• Exercise requirements:
Scan the data beneath this task and copy each line that includes "trial".

Extracted information START

This design comes from an exercise in tuning for small area on the open sky130 flow, not from production work.
In this exercise RTL edits were held to simulation tests only and were not proved equivalent to the original.
Power figures rest on the tool's default switching activity, not on a simulated workload.

==> flow/design.v <==
module adder(
	input clk,
	input reset,
	input upd,
	input team,
	input [2:0] delta,
	output reg [3:0] h0, h1, h2,
	output reg [3:0] g0, g1, g2
);
reg ht, gt;
wire [3:0] n0, n1, n2;
wire nt;
bcd_step step(.d0(team ? g0 : h0), .d1(team ? g1 : h1), .h(team ? g2 : h2),
	.t(team ? gt : ht), .delta(delta),
	.n0(n0), .n1(n1), .nh(n2), .nt(nt));
always @(posedge clk or negedge reset)
	if (!reset) begin
		h0 <= 4'd0; h1 <= 4'd0; h2 <= 4'd0; ht <= 1'b0;
	end else if (upd && !team) begin
		h0 <= n0; h1 <= n1; h2 <= n2; ht <= nt;
	end
always @(posedge clk or negedge reset)
	if (!reset) begin
		g0 <= 4'd0; g1 <= 4'd0; g2 <= 4'd0; gt <= 1'b0;
	end else if (upd && team) begin
		g0 <= n0; g1 <= n1; g2 <= n2; gt <= nt;
	end
endmodule
This is an optimization exercise on Yosys and OpenROAD, whose aim is small area, not a production implementation.
The RTL was checked by simulation tests, not by an equivalence proof against the original design.

## flow/design.v (module list and top-level ports; edited modules follow where they fit)
// module ai_accel: 1638 lines
// module wsel: 11 lines
// module fa: 6 lines
// module ha: 6 lines
// module hai: 6 lines
// module ham: 6 lines
module ai_accel
(
	rst_n,
	clk,
	addr,
	wr_en,
	accel_select,
	data_in,
	ctr,
	data_out
);
  // ...
==> flow/run.sh <==
#!/bin/bash
# synth_recipe.tcl (not shown) runs the flow's synth.tcl, then flattens the netlist and writes it again
# the make line also repeats each setting of config.mk as NAME=value (left out here)
make -C /OpenROAD-flow-scripts/flow DESIGN_CONFIG=/design/flow/config.mk WORK_HOME=/design/flow/orfs CLKGATE_MAP_FILE= SYNTH_SCRIPT=/design/flow/synth_recipe.tcl finish
==> flow/config.mk <==
export PLATFORM = sky130hd
export DESIGN_NAME = ai_accel
export DESIGN_NICKNAME = ai_accel
export VERILOG_FILES = /design/flow/design.v
export SDC_FILE = /design/flow/constraint.sdc
export NUM_CORES = 4
export LEC_CHECK = 0
export CAP_MARGIN = 20
export CORE_MARGIN = 2
export CORE_UTILIZATION = 45
export CTS_BUF_LIST = sky130_fd_sc_hd__clkbuf_16
export CTS_CLUSTER_DIAMETER = 100
export CTS_CLUSTER_SIZE = 25
export PLACE_DENSITY = 0.6
export SETUP_SLACK_MARGIN = 0
export SLEW_MARGIN = 20
export SYNTH_HIERARCHICAL = 1
export SYNTH_MINIMUM_KEEP_SIZE = 0
==> flow/constraint.sdc <==
create_clock -name core_clock -period 32.0 [get_ports {clk}]
set_input_delay 6.4000 -clock core_clock [delete_from_list [all_inputs] [get_ports {clk}]]
set_output_delay 6.4000 -clock core_clock [all_outputs]
set_load 0.01 [all_outputs]
This is an optimization exercise on Yosys and OpenROAD, whose aim is small area, not a production implementation.
Function was checked by simulation only, so behaviour that the tests miss may differ from the original.

==> trial 15: inputs <==
==> flow/design.v (excerpt) <==
module nco (
	input  wire        clk_i,
	input  wire        rst_n,
	input  wire [31:0] acc_i,
	output wire [15:0] cos_o,
	output wire [15:0] sin_o
);
==> flow/config.mk <==
export PLATFORM = sky130hd
export DESIGN_NAME = nco
export DESIGN_NICKNAME = nco
export VERILOG_FILES = /design/flow/design.v
export SDC_FILE = /design/flow/constraint.sdc
export NUM_CORES = 4
export LEC_CHECK = 0
export CAP_MARGIN = 20
export CORE_MARGIN = 2
export CORE_UTILIZATION = 40
export CTS_BUF_LIST = sky130_fd_sc_hd__clkbuf_16
export CTS_CLUSTER_DIAMETER = 100
export CTS_CLUSTER_SIZE = 30
export SLEW_MARGIN = 20
==> flow/constraint.sdc <==
create_clock -name core_clock -period 5.0 [get_ports {clk_i}]
set_input_delay 1.0000 -clock core_clock [delete_from_list [all_inputs] [get_ports {clk_i}]]
set_output_delay 1.0000 -clock core_clock [all_outputs]
set_load 0.01 [all_outputs]
standard.sh (not shown) runs the stock make flow with config.mk's settings and CLKGATE_MAP_FILE= SYNTH_SCRIPT=/design/flow/synth_recipe.tcl, a recipe that flattens the netlist after the stock synthesis.
==> flow/flow/run.sh <==
#!/bin/bash
# The standard ORFS layout (standard.sh) with two changes passed as make variables:
#  - ports are buffered with sky130_fd_sc_hd__buf_1 (every input and output still gets a buffer)
#  - CTS does not insert dummy load cells
#  - timing-driven global placement does not keep the resizer's buffers (GPL_KEEP_OVERFLOW=0)
#  - the post-CTS and post-route timing repairs aim for 0.15 ns of setup slack
# The full output of the run is kept in standard.log; ORFS keeps its per-step logs under orfs/logs.
set -o pipefail
bash standard.sh \
  "BUFFER_PORTS_ARGS=-buffer_cell sky130_fd_sc_hd__buf_1" \
  "CTS_ARGS=-sink_clustering_enable -repair_clock_nets -sink_clustering_size 18 -sink_clustering_max_diameter 80 -buf_list sky130_fd_sc_hd__clkbuf_8 -dont_use_dummy_load" \
  "GPL_KEEP_OVERFLOW=0" \
  "SETUP_SLACK_MARGIN=0.15" \
  finish > standard.log 2>&1
==> inputs of trial 56, as changes to trial 15 <==
==> flow/flow/run.sh (replaced) <==
#!/bin/bash
# The standard ORFS layout (standard.sh) with two changes passed as make variables:
#  - ports are buffered with sky130_fd_sc_hd__buf_1 (every input and output still gets a buffer)
#  - CTS does not insert dummy load cells
# The full output of the run is kept in standard.log; ORFS keeps its per-step logs under orfs/logs.
set -o pipefail
bash standard.sh \
  "BUFFER_PORTS_ARGS=-buffer_cell sky130_fd_sc_hd__buf_1" \
  "CTS_ARGS=-sink_clustering_enable -repair_clock_nets -sink_clustering_size 18 -sink_clustering_max_diameter 80 -buf_list sky130_fd_sc_hd__clkbuf_8 -dont_use_dummy_load" \
  finish > standard.log 2>&1
==> inputs of trial 59, as changes to trial 15 <==
==> flow/flow/run.sh (replaced) <==
#!/bin/bash
# The standard ORFS layout (standard.sh) with two changes passed as make variables:
#  - ports are buffered with sky130_fd_sc_hd__buf_1 (every input and output still gets a buffer)
#  - CTS does not insert dummy load cells
#  - timing-driven global placement does not keep the resizer's buffers (GPL_KEEP_OVERFLOW=0)
# The full output of the run is kept in standard.log; ORFS keeps its per-step logs under orfs/logs.
set -o pipefail
bash standard.sh \
  "BUFFER_PORTS_ARGS=-buffer_cell sky130_fd_sc_hd__buf_1" \
  "CTS_ARGS=-sink_clustering_enable -repair_clock_nets -sink_clustering_size 30 -sink_clustering_max_diameter 100 -buf_list sky130_fd_sc_hd__clkbuf_16 -dont_use_dummy_load" \
  "GPL_KEEP_OVERFLOW=0" \
  finish > standard.log 2>&1
==> inputs of build 34, as changes to trial 15 <==
==> flow/flow/run.sh (replaced) <==
#!/bin/bash
# The standard ORFS layout (standard.sh) with two changes passed as make variables:
#  - ports are buffered with sky130_fd_sc_hd__buf_1 (every input and output still gets a buffer)
#  - CTS does not insert dummy load cells
# The full output of the run is kept in standard.log; ORFS keeps its per-step logs under orfs/logs.
set -o pipefail
bash standard.sh \
  "BUFFER_PORTS_ARGS=-buffer_cell sky130_fd_sc_hd__buf_1" \
  "CTS_ARGS=-sink_clustering_enable -repair_clock_nets -sink_clustering_size 30 -sink_clustering_max_diameter 100 -buf_list sky130_fd_sc_hd__clkbuf_16 -dont_use_dummy_load" \
  finish > standard.log 2>&1
==> run_results.csv <==
group,metric,value,unit
finish,signal_buffers,128,
sta,fin_skew,31.6,ps
placed_design,post-dp-hpwl,45800,microns
finish,fin_cells,3750,
placed_design,dp_worst_setup_slack,-517,ps
drt,drt_wl_total,60700,microns
sta,whs,266,ps
finish,multi_input_area_share,57.4,%
hold_path,hp-class,"in -> async",
drt,num_vias,19400,
worst_setup_path,rrSetupSlack,80,ps
worst_setup_path,cp.arrival,5420,ps
outcome,status,"finished clean",
finish,post-route-util,44.4,%
grt,grt_pass1_vias,19600,
# the run above: trial 59

==> run_results.csv <==
group,metric,value,unit
outcome,status,"finished clean",
worst_setup_path,rrSetupSlack,190,ps
worst_setup_path,cp.arrival,5290,ps
placed_design,dp_worst_setup_slack,-62.9,ps
grt,grt_pass1_vias,20100,
sta,whs,286,ps
hold_path,hp-class,"reg -> reg",
drt,num_vias,19800,
drt,drt_wl_total,62500,microns
# the run above: build 34

==> run_results.csv <==
group,metric,value,unit
drt,num_vias,19800,
worst_setup_path,cp.arrival,5300,ps
sta,fin_skew,64.0,ps
drt,drt_wl_total,62900,microns
worst_setup_path,rrSetupSlack,200,ps
sta,whs,302,ps
finish,post-route-util,45.0,%
placed_design,post-dp-hpwl,49000,microns
outcome,status,"finished clean",
finish,multi_input_area_share,55.4,%
# the run above: trial 56

==> run_results.csv <==
group,metric,value,unit
floorplanning,die_h,260,microns
floorplanning,core-area,65400,sq um
finish,fin_cells,3795,
worst_setup_path,rrSetupSlack,160,ps
cts,cts_buffer_depth,3,
finish,multi_input_area_share,57.1,%
finish,signal_buffers,158,
sta,whs,205,ps
drt,num_vias,19700,
hold_path,hp-class,"in -> async",
sta,tns,0,ps
placed_design,post-dp-hpwl,46200,microns
sta,fin_skew,51.9,ps
placed_design,dp_worst_setup_slack,-547,ps
grt,grt_pass1_vias,19500,
finish,post-route-util,45.0,%
outcome,status,"finished clean",
worst_setup_path,cp.arrival,5370,ps
drt,drt_wl_total,62200,microns
# the run above: trial 15



==> 07-08 <==
Another version of the RTL of nco (not shown whole).
export LEC_CHECK = 0
export CAP_MARGIN = 20
export CORE_MARGIN = 2
export CORE_UTILIZATION = 40
export CTS_BUF_LIST = sky130_fd_sc_hd__clkbuf_16
export CTS_CLUSTER_DIAMETER = 100
export CTS_CLUSTER_SIZE = 30
export SLEW_MARGIN = 20
create_clock -name core_clock -period 5.0 [get_ports {clk_i}]
==> flow/flow/run.sh <==
#!/bin/bash
# The standard ORFS layout (standard.sh) with these changes passed as make variables:
#  - ports are buffered with sky130_fd_sc_hd__buf_1 (every input and output still gets a buffer)
#  - CTS does not insert dummy load cells
#  - timing-driven global placement does not keep the resizer's buffers (GPL_KEEP_OVERFLOW=0);
#    timing is repaired later by the standard post-CTS and post-route repair steps
# The full output of the run is kept in standard.log; ORFS keeps its per-step logs under orfs/logs.
set -o pipefail
bash standard.sh \
  "BUFFER_PORTS_ARGS=-buffer_cell sky130_fd_sc_hd__buf_1" \
  "CTS_ARGS=-sink_clustering_enable -repair_clock_nets -sink_clustering_size 30 -sink_clustering_max_diameter 100 -buf_list sky130_fd_sc_hd__clkbuf_16 -dont_use_dummy_load" \
  "GPL_KEEP_OVERFLOW=0" \
  finish > standard.log 2>&1
==> 03-26 (differences from 07-08) <==
==> flow/run.sh (new file) <==
#!/bin/bash
# synth_recipe.tcl (not shown) runs the flow's synth.tcl, then flattens the netlist and writes it again
# the make line also repeats each setting of config.mk as NAME=value (left out here)
make -C /OpenROAD-flow-scripts/flow DESIGN_CONFIG=/design/flow/config.mk WORK_HOME=/design/flow/orfs CLKGATE_MAP_FILE= SYNTH_SCRIPT=/design/flow/synth_recipe.tcl finish
removed: flow/flow/run.sh
removed: flow/standard.sh
==> comparison <==
In 07-08 the core utilization is lower than in 03-26, by 1.7 points.
Area after synthesis is the same in 07-08 and 03-26.
Cell count: 07-08 is smaller than 03-26 (about 3.3%).
In die area, 07-08 and 03-26 do not differ.
Sequential share of layout area: 07-08 is higher than 03-26 (1.2 points).
Worst setup slack: 03-26 is better than 07-08 (21 ps).
==> figures <==
metric                                                              07-08        03-26
Worst-case hold slack                                              228 ps       318 ps
Final Critical Period                                             4780 ps      4760 ps
Run status                               no timing/DRC/antenna violations  no timing/DRC/antenna violations
Fin worst setup slack                                              215 ps       236 ps
Source of the critical timing path                                 r13_d9     r13_y[9]
Via count normalized by instance count                               5.16         5.17
Clock-cell share                                                    2.12%        3.25%
Number of fill cells                                                 6574         6350
Maximum number of pins on one net before global-route repair           72           42
Clock tree skew after final layout                                66.9 ps      41.6 ps


==> inputs of job 1327 <==
Another version of the RTL of nco (not shown whole).
==> flow/design.v (excerpt) <==
module nco (
	input  wire        clk_i,
	input  wire        rst_n,
	input  wire [31:0] acc_i,
	output wire [15:0] cos_o,
	output wire [15:0] sin_o
);
reg [7:0] L0, L1, L2, L3; reg [7:0] D1a, D2a, D2b, D3a, D3b, D3c; reg c0r, c1r, c2r;
wire [8:0] s1;
wire [9:0] c2;
assign c2[0] = 1'b0;
assign s1[0] = L0[0] ^ acc_i[0] ^ c2[0];
assign c2[1] = (L0[0] & acc_i[0]) | (c2[0] & (L0[0] ^ acc_i[0]));
assign s1[1] = L0[1] ^ acc_i[1] ^ c2[1];
assign c2[2] = (L0[1] & acc_i[1]) | (c2[1] & (L0[1] ^ acc_i[1]));
assign s1[2] = L0[2] ^ acc_i[2] ^ c2[2];
assign c2[3] = (L0[2] & acc_i[2]) | (c2[2] & (L0[2] ^ acc_i[2]));
assign s1[3] = L0[3] ^ acc_i[3] ^ c2[3];
assign c2[4] = (L0[3] & acc_i[3]) | (c2[3] & (L0[3] ^ acc_i[3]));
assign s1[4] = L0[4] ^ acc_i[4] ^ c2[4];
assign c2[5] = (L0[4] & acc_i[4]) | (c2[4] & (L0[4] ^ acc_i[4]));
assign s1[5] = L0[5] ^ acc_i[5] ^ c2[5];
assign c2[6] = (L0[5] & acc_i[5]) | (c2[5] & (L0[5] ^ acc_i[5]));
assign s1[6] = L0[6] ^ acc_i[6] ^ c2[6];
assign c2[7] = (L0[6] & acc_i[6]) | (c2[6] & (L0[6] ^ acc_i[6]));
assign s1[7] = L0[7] ^ acc_i[7] ^ c2[7];
assign c2[8] = (L0[7] & acc_i[7]) | (c2[7] & (L0[7] ^ acc_i[7]));
assign s1[8] = 1'b0 ^ 1'b0 ^ c2[8];
assign c2[9] = (1'b0 & 1'b0) | (c2[8] & (1'b0 ^ 1'b0));
wire [8:0] ch0 = s1;
wire [8:0] s3;
wire [9:0] c4;
assign c4[0] = c0r;
assign s3[0] = L1[0] ^ D1a[0] ^ c4[0];
assign c4[1] = (L1[0] & D1a[0]) | (c4[0] & (L1[0] ^ D1a[0]));
assign s3[1] = L1[1] ^ D1a[1] ^ c4[1];
assign c4[2] = (L1[1] & D1a[1]) | (c4[1] & (L1[1] ^ D1a[1]));
assign s3[2] = L1[2] ^ D1a[2] ^ c4[2];
assign c4[3] = (L1[2] & D1a[2]) | (c4[2] & (L1[2] ^ D1a[2]));
assign s3[3] = L1[3] ^ D1a[3] ^ c4[3];
assign c4[4] = (L1[3] & D1a[3]) | (c4[3] & (L1[3] ^ D1a[3]));
assign s3[4] = L1[4] ^ D1a[4] ^ c4[4];
assign c4[5] = (L1[4] & D1a[4]) | (c4[4] & (L1[4] ^ D1a[4]));
assign s3[5] = L1[5] ^ D1a[5] ^ c4[5];
assign c4[6] = (L1[5] & D1a[5]) | (c4[5] & (L1[5] ^ D1a[5]));
assign s3[6] = L1[6] ^ D1a[6] ^ c4[6];
assign c4[7] = (L1[6] & D1a[6]) | (c4[6] & (L1[6] ^ D1a[6]));
assign s3[7] = L1[7] ^ D1a[7] ^ c4[7];
assign c4[8] = (L1[7] & D1a[7]) | (c4[7] & (L1[7] ^ D1a[7]));
assign s3[8] = 1'b0 ^ 1'b0 ^ c4[8];
assign c4[9] = (1'b0 & 1'b0) | (c4[8] & (1'b0 ^ 1'b0));
wire [8:0] ch1 = s3;
wire [8:0] s5;
wire [9:0] c6;
assign c6[0] = c1r;
assign s5[0] = L2[0] ^ D2b[0] ^ c6[0];
assign c6[1] = (L2[0] & D2b[0]) | (c6[0] & (L2[0] ^ D2b[0]));
  ...
Settings: LEC_CHECK=0, CAP_MARGIN=20, CORE_MARGIN=2, CORE_UTILIZATION=40, CTS_BUF_LIST=sky130_fd_sc_hd__clkbuf_8, CTS_CLUSTER_DIAMETER=60, CTS_CLUSTER_SIZE=16, SLEW_MARGIN=20; clock period 5.0 ns.
run.sh (not shown) runs the stock make flow with config.mk's settings and CLKGATE_MAP_FILE= SYNTH_SCRIPT=/design/flow/synth_recipe.tcl, a recipe that flattens the netlist after the stock synthesis.
Stock flow here: none of the scripts above is used.
==> job 5329 (differences from job 1327) <==
CAP_MARGIN = 0   (was 20)
CTS_BUF_LIST = sky130_fd_sc_hd__clkbuf_16   (was sky130_fd_sc_hd__clkbuf_8)
CTS_CLUSTER_DIAMETER = 100   (was 60)
CTS_CLUSTER_SIZE = 30   (was 16)
SLEW_MARGIN = 0   (was 20)
==> job 7626 (differences from job 1327) <==
CTS_BUF_LIST = sky130_fd_sc_hd__clkbuf_16   (was sky130_fd_sc_hd__clkbuf_8)
CTS_CLUSTER_DIAMETER = 100   (was 60)
CTS_CLUSTER_SIZE = 30   (was 16)
==> run summary <==
Job 7626 completed without violations. Job 5329 finished clean. Job 1327 went through all stages and came out clean. Against job 1327, the global-route usage of job 5329 is lower by 0.20 points. Cell count is the same in job 7626 and job 5329. In non-clock buffer count, job 1327 and job 7626 do not differ. Wire length, lowest first: job 7626, job 5329, job 1327. The lowest via count belongs to job 7626, the highest to job 1327. Fmax: job 5329 < job 7626 < job 1327. Flip-flop and latch count is the same in job 1327 and job 5329.


==> inputs of juniper <==
RTL: one of the versions met above, not the one the previous note started from.
==> flow/config.mk <==
export PLATFORM = sky130hd
export DESIGN_NAME = nco
export DESIGN_NICKNAME = nco
export VERILOG_FILES = /design/flow/design.v
export SDC_FILE = /design/flow/constraint.sdc
export NUM_CORES = 4
export LEC_CHECK = 0
export CAP_MARGIN = 20
export CORE_MARGIN = 2
export CORE_UTILIZATION = 40
export CTS_BUF_LIST = sky130_fd_sc_hd__clkbuf_16
export CTS_CLUSTER_DIAMETER = 100
export CTS_CLUSTER_SIZE = 30
export SLEW_MARGIN = 20
==> flow/constraint.sdc <==
create_clock -name core_clock -period 5.0 [get_ports {clk_i}]
set_input_delay 1.0000 -clock core_clock [delete_from_list [all_inputs] [get_ports {clk_i}]]
set_output_delay 1.0000 -clock core_clock [all_outputs]
set_load 0.01 [all_outputs]
standard.sh (not shown) runs the stock make flow with config.mk's settings and CLKGATE_MAP_FILE= SYNTH_SCRIPT=/design/flow/synth_recipe.tcl, a recipe that flattens the netlist after the stock synthesis.
==> flow/flow/run.sh <==
#!/bin/bash
# The standard ORFS layout (standard.sh) with these changes passed as make variables:
#  - ports are buffered with sky130_fd_sc_hd__buf_1 (every input and output still gets a buffer)
#  - CTS does not insert dummy load cells
#  - timing-driven global placement does not keep the resizer's buffers (GPL_KEEP_OVERFLOW=0)
#  - the post-CTS and post-route timing repairs aim for 0.1 ns of setup slack
# The full output of the run is kept in standard.log; ORFS keeps its per-step logs under orfs/logs.
set -o pipefail
bash standard.sh \
  "BUFFER_PORTS_ARGS=-buffer_cell sky130_fd_sc_hd__buf_1" \
  "CTS_ARGS=-sink_clustering_enable -repair_clock_nets -sink_clustering_size 18 -sink_clustering_max_diameter 80 -buf_list sky130_fd_sc_hd__clkbuf_8 -dont_use_dummy_load" \
  "GPL_KEEP_OVERFLOW=0" \
  "SETUP_SLACK_MARGIN=0.1" \
  finish > standard.log 2>&1
==> inputs of sierra, as changes to juniper <==
==> flow/flow/run.sh (replaced) <==
#!/bin/bash
# Standard layout, unchanged; keeps its full output in standard.log
bash standard.sh > standard.log 2>&1
==> inputs of violet, as changes to juniper <==
==> flow/flow/run.sh (replaced) <==
#!/bin/bash
# The standard ORFS layout (standard.sh) with two changes passed as make variables:
#  - ports are buffered with sky130_fd_sc_hd__buf_1 (every input and output still gets a buffer)
#  - CTS does not insert dummy load cells
# The full output of the run is kept in standard.log; ORFS keeps its per-step logs under orfs/logs.
set -o pipefail
bash standard.sh \
  "BUFFER_PORTS_ARGS=-buffer_cell sky130_fd_sc_hd__buf_1" \
  "CTS_ARGS=-sink_clustering_enable -repair_clock_nets -sink_clustering_size 18 -sink_clustering_max_diameter 80 -buf_list sky130_fd_sc_hd__clkbuf_8 -dont_use_dummy_load" \
  finish > standard.log 2>&1
==> inputs of willow, as changes to juniper <==
==> flow/flow/run.sh (replaced) <==
#!/bin/bash
# The standard ORFS layout (standard.sh) with two changes passed as make variables:
#  - ports are buffered with sky130_fd_sc_hd__buf_1 (every input and output still gets a buffer)
#  - CTS does not insert dummy load cells
#  - global placement is not timing-driven (timing is repaired by the later standard steps)
# The full output of the run is kept in standard.log; ORFS keeps its per-step logs under orfs/logs.
set -o pipefail
bash standard.sh \
  "BUFFER_PORTS_ARGS=-buffer_cell sky130_fd_sc_hd__buf_1" \
  "CTS_ARGS=-sink_clustering_enable -repair_clock_nets -sink_clustering_size 30 -sink_clustering_max_diameter 100 -buf_list sky130_fd_sc_hd__clkbuf_16 -dont_use_dummy_load" \
  "GPL_TIMING_DRIVEN=0" \
  finish > standard.log 2>&1
==> summary of the runs <==
Sequential share of layout area: violet > juniper > willow > sierra. Synthesized cell count is the same in violet and sierra. Routed wire length: juniper < violet < willow < sierra. In critical path depth, willow and violet do not differ.
==> figures <==
Final min period: sierra 4.764 ns; violet 4.694 ns; juniper 4.762 ns; willow 4.796 ns
Worst Hold Class: sierra reg2reg; violet reg2reg; juniper in2async; willow in2async
Setup Fix Bufs, Post-CTS: sierra 0; violet 0; juniper 9; willow 6
H-tree depth: sierra 1; violet 2; juniper 2; willow 1
Final area over synthesized area: sierra 1.1370x; violet 1.0880x; juniper 1.0972x; willow 1.0992x
Capturing instance or port of the critical path: sierra r14_y[16]; violet r16_y[16]; juniper r13_y[16]; willow r12_x[12]
Initial antenna violation count: sierra 0; violet 1; juniper 2; willow 1
Fraction of the core area covered by cells at the end of the flow: sierra 45.79%; violet 43.82%; juniper 44.19%; willow 44.27%
Cell count of the worst hold path: sierra 0; violet 0; juniper -; willow -
Status: sierra no timing/DRC/antenna violations; violet no timing/DRC/antenna violations; juniper no timing/DRC/antenna violations; willow no timing/DRC/antenna violations

afterwards: timing with drivers on the ports:
The flow's constraints put no driver on any port. The routed layouts listed below were extracted and timed again, unchanged, in two steps. Step 1, drivers: a clkbuf_16 drives clk_i and a buf_2 each remaining input, both assumed. Step 2 also shifts input and output timing later by t, the mid clock arrival at the registers, as if the neighbouring blocks saw the same clock. Slacks: ideal ports / drivers / drivers and shift; pairs: ideal ports / drivers.
| run | t, ns | setup slack, ns | worst setup path after step 2 | worst register clock-pin slew, ns |
|---|---|---|---|---|
| trial 15 | 0.634 | 0.158 / 0.158 / 0.158 | register to register | 0.11 / 0.11 |
| trial 56 | 0.643 | 0.200 / 0.200 / 0.200 | register to register | 0.11 / 0.11 |
| trial 59 | 0.607 | 0.081 / 0.081 / 0.081 | register to register | 0.11 / 0.11 |
| build 34 | 0.613 | 0.189 / 0.189 / 0.189 | register to register | 0.12 / 0.12 |
| 07-08 | 0.611 | 0.215 / 0.215 / 0.215 | register to register | 0.11 / 0.11 |
| 03-26 | 0.648 | 0.236 / 0.236 / 0.236 | register to register | 0.11 / 0.11 |
| job 1327 | 0.682 | 0.308 / 0.308 / 0.308 | register to register | 0.10 / 0.10 |
| job 5329 | 0.648 | 0.246 / 0.246 / 0.246 | register to register | 0.11 / 0.11 |
| job 7626 | 0.648 | 0.248 / 0.248 / 0.248 | register to register | 0.11 / 0.11 |
| juniper | 0.660 | 0.238 / 0.238 / 0.238 | register to register | 0.11 / 0.11 |
| sierra | 0.648 | 0.236 / 0.236 / 0.236 | register to register | 0.11 / 0.11 |
| violet | 0.637 | 0.306 / 0.306 / 0.306 | register to register | 0.11 / 0.11 |
| willow | 0.614 | 0.204 / 0.204 / 0.204 | register to register | 0.11 / 0.11 |
After both steps setup and hold are still met in every run listed.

Extracted information END

• The completed task:
==> trial 15: inputs <==
==> inputs of trial 56, as changes to trial 15 <==
==> inputs of trial 59, as changes to trial 15 <==
==> inputs of build 34, as changes to trial 15 <==
# the run above: trial 59
# the run above: trial 56
# the run above: trial 15
| trial 15 | 0.634 | 0.158 / 0.158 / 0.158 | register to register | 0.11 / 0.11 |
| trial 56 | 0.643 | 0.200 / 0.200 / 0.200 | register to register | 0.11 / 0.11 |
| trial 59 | 0.607 | 0.081 / 0.081 / 0.081 | register to register | 0.11 / 0.11 |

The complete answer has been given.